Requirement:
Count each line below that has the word "workload" in it, and give only the total.

Records START

Background: an optimization exercise with open tools, aiming at small area, a short achievable clock period and few clock cycles. Do not read the settings as production practice.
Function was checked by simulation only, so behaviour that the tests miss may differ from the original.
The clock input has no modelled driver; a real chip could not lean on it and would need a root buffer or a full tree.
Power figures rest on the tool's default switching activity, not on a simulated workload.

Setup of before:
## brm_matcher
module brm_matcher #(
    parameter M_MAX    = 32,
    parameter K_MAX    = 7,
    parameter BUF_BITS = 1024
) (
    input  wire        clk,
    input  wire        rst,           
    input  wire        cmd_valid,
    output wire        cmd_ready,
    input  wire        cmd_op,        
    input  wire [31:0] cmd_pat,       
    input  wire [6:0]  cmd_m,         
    input  wire [4:0]  cmd_k,         
    input  wire        cmd_so,        
    input  wire        cmd_ins,       
    input  wire        cmd_c,         
    output reg         res_valid,
    output wire [3:0]  res_err,       
    output wire [6:0]  res_level,     
    output wire [6:0]  res_min,       
    output reg         res_any        
);
==> flow/config.mk <==
export PLATFORM = sky130hd
export DESIGN_NAME = brm_matcher
export DESIGN_NICKNAME = brm_matcher
export VERILOG_FILES = /design/flow/design.v
export SDC_FILE = /design/flow/constraint.sdc
export NUM_CORES = 4
export LEC_CHECK = 0
export CAP_MARGIN = 20
export CORE_MARGIN = 2
export CORE_UTILIZATION = 30
export CTS_CLUSTER_DIAMETER = 150
export CTS_CLUSTER_SIZE = 20
export SLEW_MARGIN = 20
==> flow/constraint.sdc <==
create_clock -name core_clock -period 12.0 [get_ports {clk}]
set_input_delay 2.4000 -clock core_clock [delete_from_list [all_inputs] [get_ports {clk}]]
set_output_delay 2.4000 -clock core_clock [all_outputs]
set_load 0.01 [all_outputs]
standard.sh (not shown) runs the stock make flow with config.mk's settings and CLKGATE_MAP_FILE= SYNTH_SCRIPT=/design/flow/synth_recipe.tcl, a recipe that flattens the netlist after the stock synthesis.
==> flow/flow/run.sh <==
#!/bin/bash
set -euo pipefail
bash standard.sh SETUP_SLACK_MARGIN=8.5 finish > standard_make.log 2>&1
No stage failed in before, and the final checks on the layout all came back clean.
Testbench counts of before, summed over its fixed seeds: cycles 16,822.
Context: an optimization exercise on an open-source flow, tuned for small area. The choices shown serve that exercise and are no tape-out recipe.
Power is estimated from default activity; no workload was simulated.

== run a ==
## necir_core
module necir_core #(
    parameter [7:0] DEV_ADDR       = 8'h00,
    parameter [7:0] CMD_POWER_ON   = 8'h08,
    parameter [7:0] CMD_POWER_OFF  = 8'h09,
    parameter [7:0] CMD_MODE_COOL  = 8'h30,
    parameter [7:0] CMD_MODE_HEAT  = 8'h31,
    parameter [7:0] CMD_MODE_FAN   = 8'h32,
    parameter [7:0] CMD_MODE_DRY   = 8'h33,
    parameter [7:0] CMD_MODE_AUTO  = 8'h34,
    parameter [7:0] TEMP_BASE      = 8'h10,
    parameter [7:0] CMD_FAN_LOW    = 8'h40,
    parameter [7:0] CMD_FAN_MEDIUM = 8'h41,
    parameter [7:0] CMD_FAN_HIGH   = 8'h42,
    parameter [7:0] CMD_FAN_AUTO   = 8'h43
) (
    input             clk,
    input             rst_n,        
    input             soft_rst,     
    input             bus_req,
    input             bus_we,
    input      [1:0]  bus_size,     
    input      [11:0] bus_addr,
    input      [31:0] bus_wdata,
    output            bus_ack,
    output            bus_err,
    output reg [31:0] bus_rdata,
    output reg        tx_call,      
    output            tx_send,      
    output     [15:0] tx_freq,
    output     [15:0] tx_duty,
    output            tx_pvalid,    
    output     [15:0] tx_pdata,
    input             tx_pready,
    input             tx_rvalid,
    input             tx_rerr,
    input      [7:0]  tx_rcode
);
For scale: about 2100 cells after synthesis, ~150 I/O pins.
clock: 10.0 ns
lec_check: 0
cap_margin: 20
core_margin: 2
core_utilization: 60
slew_margin: 20
standard.sh (not shown) runs the stock make flow with config.mk's settings and CLKGATE_MAP_FILE= SYNTH_SCRIPT=/design/flow/synth_recipe.tcl, a recipe that flattens the netlist after the stock synthesis.
==> flow/flow/run.sh <==
#!/bin/bash
# Standard ORFS layout; CTS with one clock buffer size, larger sink clusters and no dummy
# loads; the smallest buffer on the ports. Output goes to standard.log.
set -euo pipefail
export CTS_ARGS="-sink_clustering_enable -repair_clock_nets -dont_use_dummy_load -buf_list {sky130_fd_sc_hd__clkbuf_8} -sink_clustering_size 20 -sink_clustering_max_diameter 50"
export BUFFER_PORTS_ARGS="-buffer_cell sky130_fd_sc_hd__buf_1"
bash standard.sh > standard.log 2>&1
Modified inputs, run b compared to run a
--- a/flow/design.v
+++ b/flow/design.v
@@ -155,25 +155,24 @@
                        8'd1: enc_cmd = CMD_FAN_MEDIUM;
                        8'd2: enc_cmd = CMD_FAN_HIGH;
                        8'd3: enc_cmd = CMD_FAN_AUTO;
                        default: enc_err = ERR_ENUM;
                    endcase
             8'h05: begin
-                       enc_addr = 8'h00;       
+                       enc_addr = opa;
                        enc_cmd  = opb;
                    end
             default: ;
         endcase
     end
-    wire [7:0] pair_a = enc_addr | opa;
     wire is_encode = (op >= 8'h01) && (op <= 8'h05);
     wire emit_op   = !illegal && is_encode && (enc_err == ERR_NONE);
     wire vwrd_op   = !illegal && (op == 8'h06);
     wire vpul_op   = !illegal && (op == 8'h07);
     wire [4:0]  emit_n    = ptr[5:1] - 5'd1;
-    wire        emit_bit  = (emit_n[4] ? enc_cmd[emit_n[2:0]] : pair_a[emit_n[2:0]]) ^ emit_n[3];
+    wire        emit_bit  = (emit_n[4] ? enc_cmd[emit_n[2:0]] : enc_addr[emit_n[2:0]]) ^ emit_n[3];
     reg  [15:0] emit_val;
     always @(*) begin
         if (ptr == 7'd0)
             emit_val = T_HDR_MARK;
         else if (ptr == 7'd1)
             emit_val = T_HDR_SPACE;
@@ -211,46 +210,40 @@
     wire rxw_cmd_ok  = ((rxword[23:16] ^ rxword[31:24]) == 8'hFF);
     wire rx_good     = vwrd_op | fin;       
     assign bus_err = ~acc_ok;
     assign bus_ack = bus_req & (~acc_ok |
                                 (~bus_we & (~in_ring | hit)) |
                                 (wr & (is_pulse ? hit : (ra != 3'd0) | cmd_done)));
-    wire r_head  = ~is_reg | (ra == 3'd0) | (ra == 3'd2) | (ra == 3'd5);    
-    wire r_fw    = is_reg & (ra == 3'd3);
-    wire r_cmd   = is_reg & (ra == 3'd0);
-    wire r_stat  = is_reg & (ra == 3'd1);
-    wire r_pair  = is_reg & (ra == 3'd2);
-    wire r_rxw   = is_reg & (ra == 3'd4);
-    wire r_rxr   = is_reg & (ra == 3'd5);
-    wire r_hw    = is_reg & (ra == 3'd6) & hw_rec & ~busy;
-    wire r_car   = is_reg & (ra == 3'd7);
-    wire r_fwinv = r_fw & pair_valid;
-    wire [31:0] status = {20'h0, 1'b0, err, 2'b00, txstate, drain, carrier_on, frame_ready, busy};
     always @(*) begin
-        bus_rdata = ({32{r_rxw}}  & rxword) |
-                    ({32{r_stat}} & status) |
-                    ({32{r_hw}}   & {22'h0, hw_step, hw_code}) |
-                    ({32{r_car}}  & {CARRIER_DUTY, CARRIER_HZ}) |
-                    ({32{r_cmd}}  & {head1, 16'h0}) |
-                    ({32{r_pair}} & {15'h0, pair_valid, 16'h0}) |
-                    ({32{r_rxr}}  & {12'h0, rx_aok & rx_cok, rx_fmt, rx_cok, rx_aok, 16'h0}) |
-                    ({32{r_head}} & {16'h0, head}) |
-                    ({32{r_fw}}   & {8'h0, head[15:8], 8'h0, head[7:0]}) |
-                    ({32{r_fwinv}} & {~head[15:8], 8'h0, ~head[7:0], 8'h0});
+        bus_rdata = 32'h0;
+        if (~is_reg) begin
+            bus_rdata = {16'h0, head};
+        end else begin
+            case (ra)
+                3'd0: bus_rdata = {head1, head};
+                3'd1: bus_rdata = {20'h0, 1'b0, err, 2'b00, txstate, drain, carrier_on, frame_ready, busy};
+                3'd2: bus_rdata = {15'h0, pair_valid, head};
+                3'd3: bus_rdata = {~head[15:8], head[15:8], ~head[7:0], head[7:0]} & {32{pair_valid}};
+                3'd4: bus_rdata = rxword;
+                3'd5: bus_rdata = {12'h0, rx_aok & rx_cok, rx_fmt, rx_cok, rx_aok, head};
+                3'd6: bus_rdata = {22'h0, hw_step, hw_code} & {32{hw_rec & ~busy}};
+                3'd7: bus_rdata = {CARRIER_DUTY, CARRIER_HZ};
+            endcase
+        end
     end
     wire s_wlo  = ~zflag & (wr_pulse | (tail & (ptr == E_CMD_LO)));
     wire s_whi  = ~zflag & cmd_done;
     wire s_emit = ~zflag & fin & emit_op & in_pul;
     wire s_pair = ~zflag & fin & emit_op & (ptr == E_PAIR);
     wire s_rx   = ~zflag & tail & (vwrd_op | vpul_op) & (ptr == E_RXR);
     wire s_head = ~zflag & ~(s_wlo | s_whi | s_emit | s_pair | s_rx);
     wire [15:0] ins = ({16{s_head}} & head) |
                       ({16{s_wlo}}  & bus_wdata[15:0]) |
                       ({16{s_whi}}  & bus_wdata[31:16]) |
                       ({16{s_emit}} & emit_val) |
-                      ({16{s_pair}} & {enc_cmd, pair_a}) |
+                      ({16{s_pair}} & {enc_cmd, enc_addr}) |
                       ({16{s_rx & rx_good}} & {rxword[23:16], rxword[7:0]});
     always @(posedge clk)
         ring <= {ins, ring[16*NENT-1:16]};
     wire rxw_clr  = ~rst_n | soft_rst;
     wire rxw_shift = fin & vpul_op & ptr[0] & (ptr != 7'd1) & in_pul;
     wire rxw_load = ~rxw_clr & wr_rxword;
--- outcome ---
Run a has a lower shortest period the worst path allows than run b. Run comparison: run b most heavily used metal layer in global routing met2; run a most heavily used metal layer in global routing met1. Synthesized-area fraction occupied by and/or/nand/nor cells: lower on run b. Compared with run a, run b shows total leakage power lower by about 1.4%. Detailed-route via count: run a vs run b — no meaningful difference. Run b has final worst setup slack below what run a had.
No functional check of the RTL was part of any run of this note.

re-timing with driven ports:
The flow's constraints put no driver on any port. The routed layouts listed below were extracted and timed again, unchanged, in two steps.
Step 1, drivers: a clkbuf_16 drives clk and a buf_2 each remaining input, both assumed.
Step 2 moves the port delays by t, midway between the first and last clock arrival at a register: inputs arrive t later, outputs are due t later. That takes back most of the time a late clock gives input paths.
a / b / c = no drivers / after step 1 / after step 2; a / b = the first two.
| run | t (ns) | setup WS [ns] | clock arrival spread, ns |
|---|---|---|---|
| run a | 0.673 | 2.648 / 2.618 / 2.618 | 0.110 / 0.110 |
| run b | 0.682 | 2.575 / 2.550 / 2.550 | 0.129 / 0.129 |
After both steps setup and hold are still met in every run listed. The setup slack of run a, which loses most, moves by -0.030 ns with the drivers and by -0.030 ns with both steps.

Records END

Exercise answer:
2